I Sardi nel Mediterraneo - Il Popolo Shardana - ed. Domusdejanas 2010



di Marcello Cabriolu
Ph: Internet
Fin da epoche remote, e per via delle sue innumerevoli risorse, la Sardegna fu verosimilmente un crocevia di beni e di ricchezze provenienti dai commerci e dalla navigazione. Probabilmente culla della più antica marineria, l’isola riuscì, come prima testimonianza di floridi commerci, a distribuire l’ossidiana estratta sul Monte Arci e nell’Isola di Sant’Antioco[1]  dalle coste del Golfo del Leone sino alle coste della Puglia e poi fino in fondo alle foci del Danubio[2]. Grazie a studi accurati sono stati indagati i circa 300 punti di estrazione del “vetro vulcanico” collocati sul Monte Arci e sono stati individuati diversi tipi di ossidiana più o meno fragili probabilmente indicati per diversi usi. 

Monte Arci
 Naturalmente l’ossidiana è testimoniata anche in altri contesti estranei alla Sardegna collocati nel Mediterraneo Occidentale quali le Isole Pontine, Lipari e Pantelleria. Degna di riflessione è la constatazione che in questi ultimi contesti lo sviluppo della vita - o di una comunità in grado di estrarre e distribuire il materiale – si manifestò solamente in epoca storica, ponendo il dubbio su chi realmente fosse lo sfruttatore delle risorse.
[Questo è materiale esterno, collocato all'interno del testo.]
What follows belongs to an exercise in optimizing a design on an open flow for small area and a short achievable clock period; a production flow would make more cautious choices. Where RTL was checked, it was by simulation tests only, not by an equivalence proof against the original.

==> job 2987: inputs <==
// UnaryMultiplier
module UnaryMultiplier
#(
    parameter INPUT_WIDTH = 32,
    parameter COUNT_WIDTH = $clog2(INPUT_WIDTH + 1),
    parameter EPSILON = 8
)
(
    input logic a,
    input logic b,
    input logic [1:0] ready,
    input logic clk,
    input logic reset,
    output logic valid,
    output logic y
);
==> module UnaryMultiplier, before the edit <==
module UnaryMultiplier
#(
    parameter INPUT_WIDTH = 32,
    parameter COUNT_WIDTH = $clog2(INPUT_WIDTH + 1),
    parameter EPSILON = 8
)
(
    input logic a,
    input logic b,
    input logic [1:0] ready,
    input logic clk,
    input logic reset,
    output logic valid,
    output logic y
);
    logic [5:0]  a_ones, b_ones, a_upper, b_upper, y_count;
    logic [5:0]  g_lower;    
    logic [5:0]  f_upper;    
    logic [10:0] d_upper, d_lower;
    logic        ea, eb, za, zb;
    logic        near_l, near_u, emit, bit1, done;
    logic        up, dn;     
    logic [5:0]  ab_ones, ab_upper;
    logic [6:0]  hl, hu;
    logic [10:0] dl, du;
    logic [5:0]  yc;
    logic [3:0]  hg, hp;
    logic        c4, neg;
    always_comb begin
        ea = ready[0] & a;
        za = ready[0] & ~a;
        eb = ready[1] & b;
        zb = ready[1] & ~b;
        ab_ones = a_ones + b_ones + 6'd1;
        ab_upper = a_upper + b_upper - 6'd1;
        case ({g_lower[5:4], dn, up})
            4'b00_10: hl = 7'd1;
            4'b00_01: hl = 7'h7f;
            4'b01_10: hl = 7'd2;
            4'b01_01: hl = 7'd0;
            4'b10_10: hl = 7'd3;
            4'b10_01: hl = 7'd1;
            4'b11_10: hl = 7'd4;
            4'b11_01: hl = 7'd2;
            default:  hl = {5'd0, g_lower[5:4]};
        endcase
        dl = d_lower + {hl, g_lower[3:0]};
        case ({f_upper[5:4], dn, up})
            4'b11_10: hu = 7'h7d;
            4'b11_01: hu = 7'h7b;
            4'b10_10: hu = 7'h7e;
            4'b10_01: hu = 7'h7c;
            4'b01_10: hu = 7'h7f;
            4'b01_01: hu = 7'h7d;
            4'b00_10: hu = 7'h00;
            4'b00_01: hu = 7'h7e;
            default:  hu = {5'h1f, ~f_upper[5:4]};
        endcase
        du = d_upper + {hu, ~f_upper[3:0]} + 11'd1;
        yc = y_count + (up | dn);
        done = yc[5];
        near_l = ~dl[10] | (&dl[9:7]);                              
        near_u = du[10] | (~|du[9:8] & (~du[7] | ~|du[6:4]));       
        hg = du[7:4] & dl[7:4];
        hp = du[7:4] ^ dl[7:4];
        c4 = hg[3] | (hp[3] & hg[2]) | (hp[3] & hp[2] & hg[1]) | (hp[3] & hp[2] & hp[1] & hg[0]);
        neg = (du[8] & dl[8]) | ((du[8] ^ dl[8]) & ~c4);
        bit1 = near_l & (~near_u | ~neg);
        emit = ~done & (near_l | near_u);
    end
    always_ff @(posedge clk or negedge reset) begin
        if (!reset) begin
            a_ones <= 0;
            b_ones <= 0;
            a_upper <= 6'd32;
            b_upper <= 6'd32;
            g_lower <= 0;
            f_upper <= 0;
            y_count <= 0;
            d_lower <= 11'h600;    
            d_upper <= 11'h200;    
            y <= 1'b0;
            valid <= 1'b0;
            up <= 1'b0;
            dn <= 1'b0;
        end else begin
            a_ones <= a_ones + ea;
            b_ones <= b_ones + eb;
            a_upper <= a_upper - za;
            b_upper <= b_upper - zb;
            g_lower <= ({6{ea & ~eb}} & b_ones) | ({6{eb & ~ea}} & a_ones) | ({6{ea & eb}} & ab_ones);
            f_upper <= ({6{za & ~zb}} & b_upper) | ({6{zb & ~za}} & a_upper) | ({6{za & zb}} & ab_upper);
            y_count <= yc;
            d_lower <= dl;
            d_upper <= du;
            valid <= emit;
            y <= bit1;
            up <= emit & bit1;
            dn <= emit & ~bit1;
        end
    end
endmodule
Settings: LEC_CHECK=0, CAP_MARGIN=20, CORE_MARGIN=2, CORE_UTILIZATION=40, PLACE_DENSITY=0.6, SLEW_MARGIN=20; clock period 8.0 ns.
standard.sh (not shown) runs the stock make flow with config.mk's settings and CLKGATE_MAP_FILE= SYNTH_SCRIPT=/design/flow/synth_recipe.tcl, a recipe that flattens the netlist after the stock synthesis.
==> flow/flow/run.sh <==
#!/bin/bash
# The standard layout, except that:
#  - synthesis maps the logic with flow/abc_speed.script (three rounds of
#    &syn2/&dch/&nf) instead of ORFS's ABC script; the rest of synthesis,
#    and so the registers, are ORFS's as run by standard.sh;
#  - the ports get plain buf_2 buffers;
#  - timing repair aims at a setup slack of SETUP_SLACK_MARGIN.
set -e
rm -rf scripts_alt
cp -r "$FLOW_HOME/scripts" scripts_alt
cp flow/abc_speed.script scripts_alt/abc_speed.script
export BUFFER_PORTS_ARGS="-buffer_cell sky130_fd_sc_hd__buf_2"
export SETUP_SLACK_MARGIN=5.3
bash standard.sh SCRIPTS_DIR="$PWD/scripts_alt" synth > synth.log 2>&1
bash standard.sh > standard.log 2>&1
==> flow/flow/abc_speed.script <==
&get -n
&st
&syn2
&dch
&nf
&st
&syn2
&dch
&nf
&st
&syn2
&dch
&nf
&put
buffer -c
topo
stime -c
upsize -c
dnsize -c
==> inputs of job 6767, as changes to job 2987 <==
--- a/flow/design.v
+++ b/flow/design.v
@@ -20,5 +20,4 @@
     logic        ea, eb, za, zb;
     logic        near_l, near_u, emit, bit1, done;
-    logic        up, dn;     
     logic [5:0]  ab_ones, ab_upper;
     logic [6:0]  hl, hu;
@@ -34,29 +33,29 @@
         ab_ones = a_ones + b_ones + 6'd1;
         ab_upper = a_upper + b_upper - 6'd1;
-        case ({g_lower[5:4], dn, up})
+        case ({g_lower[5:4], valid, y})
             4'b00_10: hl = 7'd1;
-            4'b00_01: hl = 7'h7f;
+            4'b00_11: hl = 7'h7f;
             4'b01_10: hl = 7'd2;
-            4'b01_01: hl = 7'd0;
+            4'b01_11: hl = 7'd0;
             4'b10_10: hl = 7'd3;
-            4'b10_01: hl = 7'd1;
+            4'b10_11: hl = 7'd1;
             4'b11_10: hl = 7'd4;
-            4'b11_01: hl = 7'd2;
+            4'b11_11: hl = 7'd2;
             default:  hl = {5'd0, g_lower[5:4]};
         endcase
         dl = d_lower + {hl, g_lower[3:0]};
-        case ({f_upper[5:4], dn, up})
+        case ({f_upper[5:4], valid, y})
             4'b11_10: hu = 7'h7d;
-            4'b11_01: hu = 7'h7b;
+            4'b11_11: hu = 7'h7b;
             4'b10_10: hu = 7'h7e;
-            4'b10_01: hu = 7'h7c;
+            4'b10_11: hu = 7'h7c;
             4'b01_10: hu = 7'h7f;
-            4'b01_01: hu = 7'h7d;
+            4'b01_11: hu = 7'h7d;
             4'b00_10: hu = 7'h00;
-            4'b00_01: hu = 7'h7e;
+            4'b00_11: hu = 7'h7e;
             default:  hu = {5'h1f, ~f_upper[5:4]};
         endcase
         du = d_upper + {hu, ~f_upper[3:0]} + 11'd1;
-        yc = y_count + (up | dn);
+        yc = y_count + valid;
         done = yc[5];
         near_l = ~dl[10] | (&dl[9:7]);                              
@@ -82,6 +81,4 @@
             y <= 1'b0;
             valid <= 1'b0;
-            up <= 1'b0;
-            dn <= 1'b0;
         end else begin
             a_ones <= a_ones + ea;
@@ -96,6 +93,4 @@
             valid <= emit;
             y <= bit1;
-            up <= emit & bit1;
-            dn <= emit & ~bit1;
         end
     end
==> inputs of job 9035, as changes to job 2987 <==
--- a/flow/design.v
+++ b/flow/design.v
@@ -20,5 +20,4 @@
     logic        ea, eb, za, zb;
     logic        near_l, near_u, emit, bit1, done;
-    logic        up, dn;     
     logic [5:0]  ab_ones, ab_upper;
     logic [6:0]  hl, hu;
@@ -34,29 +33,29 @@
         ab_ones = a_ones + b_ones + 6'd1;
         ab_upper = a_upper + b_upper - 6'd1;
-        case ({g_lower[5:4], dn, up})
+        case ({g_lower[5:4], valid, y})
             4'b00_10: hl = 7'd1;
-            4'b00_01: hl = 7'h7f;
+            4'b00_11: hl = 7'h7f;
             4'b01_10: hl = 7'd2;
-            4'b01_01: hl = 7'd0;
+            4'b01_11: hl = 7'd0;
             4'b10_10: hl = 7'd3;
-            4'b10_01: hl = 7'd1;
+            4'b10_11: hl = 7'd1;
             4'b11_10: hl = 7'd4;
-            4'b11_01: hl = 7'd2;
+            4'b11_11: hl = 7'd2;
             default:  hl = {5'd0, g_lower[5:4]};
         endcase
         dl = d_lower + {hl, g_lower[3:0]};
-        case ({f_upper[5:4], dn, up})
+        case ({f_upper[5:4], valid, y})
             4'b11_10: hu = 7'h7d;
-            4'b11_01: hu = 7'h7b;
+            4'b11_11: hu = 7'h7b;
             4'b10_10: hu = 7'h7e;
-            4'b10_01: hu = 7'h7c;
+            4'b10_11: hu = 7'h7c;
             4'b01_10: hu = 7'h7f;
-            4'b01_01: hu = 7'h7d;
+            4'b01_11: hu = 7'h7d;
             4'b00_10: hu = 7'h00;
-            4'b00_01: hu = 7'h7e;
+            4'b00_11: hu = 7'h7e;
             default:  hu = {5'h1f, ~f_upper[5:4]};
         endcase
         du = d_upper + {hu, ~f_upper[3:0]} + 11'd1;
-        yc = y_count + (up | dn);
+        yc = y_count + valid;
         done = yc[5];
         near_l = ~dl[10] | (&dl[9:7]);                              
@@ -82,6 +81,4 @@
             y <= 1'b0;
             valid <= 1'b0;
-            up <= 1'b0;
-            dn <= 1'b0;
         end else begin
             a_ones <= a_ones + ea;
@@ -96,6 +93,4 @@
             valid <= emit;
             y <= bit1;
-            up <= emit & bit1;
-            dn <= emit & ~bit1;
         end
     end
==> flow/run.sh (new file) <==
#!/bin/bash
# synth_recipe.tcl (not shown) runs the flow's synth.tcl, then flattens the netlist and writes it again
# the make line also repeats each setting of config.mk as NAME=value (left out here)
make -C /OpenROAD-flow-scripts/flow DESIGN_CONFIG=/design/flow/config.mk WORK_HOME=/design/flow/orfs CLKGATE_MAP_FILE= SYNTH_SCRIPT=/design/flow/synth_recipe.tcl finish
Settings changed: ABC_AREA from default to 1, SETUP_SLACK_MARGIN from default to 5.
removed: flow/flow/run.sh
removed: flow/flow/abc_speed.script
removed: flow/standard.sh
==> notes <==
The highest area after synthesis belongs to job 9035, the lowest to job 6767.
Between job 2987 and job 9035, the lower register-to-register slack is in job 2987 (gap 0.38 ns).
Against job 2987, the worst hold slack of job 6767 is worse by 0.0017 ns.
Sequential cell count is the same in job 9035 and job 6767.
The RTL of job 2987 was laid out without a check of its function.

==> what the ideal ports hide <==
Ports are ideal in the flow. The routed layouts listed here were re-timed in OpenROAD.
Step 1 (the two cells are an assumption about what drives the block):
set clk [get_ports {clk}]
set_driving_cell -lib_cell sky130_fd_sc_hd__clkbuf_16 $clk
set_driving_cell -lib_cell sky130_fd_sc_hd__buf_2 [delete_from_list [all_inputs] $clk]
Step 2 also shifts input and output timing later by t, the mid clock arrival at the registers, as if the neighbouring blocks saw the same clock.
Slacks: no drivers / after step 1 / after step 2; pairs: no drivers / after step 1.
run | shift t [ns] | setup WS [ns] | hold WS [ns] | worst register clock-pin slew, ns
job 2987 | 0.376 | 4.957 / 4.957 / 4.957 | 0.474 / 0.474 / 0.474 | 0.08 / 0.08
job 6767 | 0.376 | 5.389 / 5.359 / 5.085 | 0.472 / 0.472 / 0.472 | 0.08 / 0.08
job 9035 | 0.370 | 5.086 / 5.054 / 4.892 | 0.467 / 0.467 / 0.467 | 0.08 / 0.08
After both steps setup and hold are still met in every run listed. The setup slack of job 6767, which loses most, moves by -0.030 ns with the drivers and by -0.304 ns with both steps.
La distribuzione del materiale dei quattro principali giacimenti vede, nell’ambito dei contesti di fruizione sparsi tra l’arco franco ligure, la Corsica, l’Italia Centrale e l’Europa Danubiana, una spiccata preferenza per il materiale Sardo nelle sue quattro varianti. Pare doveroso chiedersi, in virtù dell’assenza di forme civili negli altri contesti produttivi, quale altro gruppo umano distribuì il materiale dando preferenza a quello Sardo. Lo scrivente, stimolato da altri studiosi quali ad esempio Mikkelj Tzoroddu, è portato a ipotizzare che solo la marineria sarda fosse in grado, in epoca preistorica, di distribuire da sola sia il proprio materiale che quello estratto dai siti precedentemente citati fissando perciò un vero e proprio controllo sul traffico di ossidiana[3]. La distribuzione del materiale, avvenuta in percentuali a favore del prodotto sardo (almeno il 50% del prodotto rilevato in ciascun sito di distribuzione), è riconducibile almeno al 12.200 + 400 BP ( Before Present – prima del presente), periodo indicato dalle datazioni ottenute dall’ossidiana rinvenuta nel Riparo Mochi (Egeo). Grazie a queste indelebili tracce nella storia è possibile testimoniare la capacità dei sardi, tacciati di isolamento, di muoversi al di fuori del contesto isolano.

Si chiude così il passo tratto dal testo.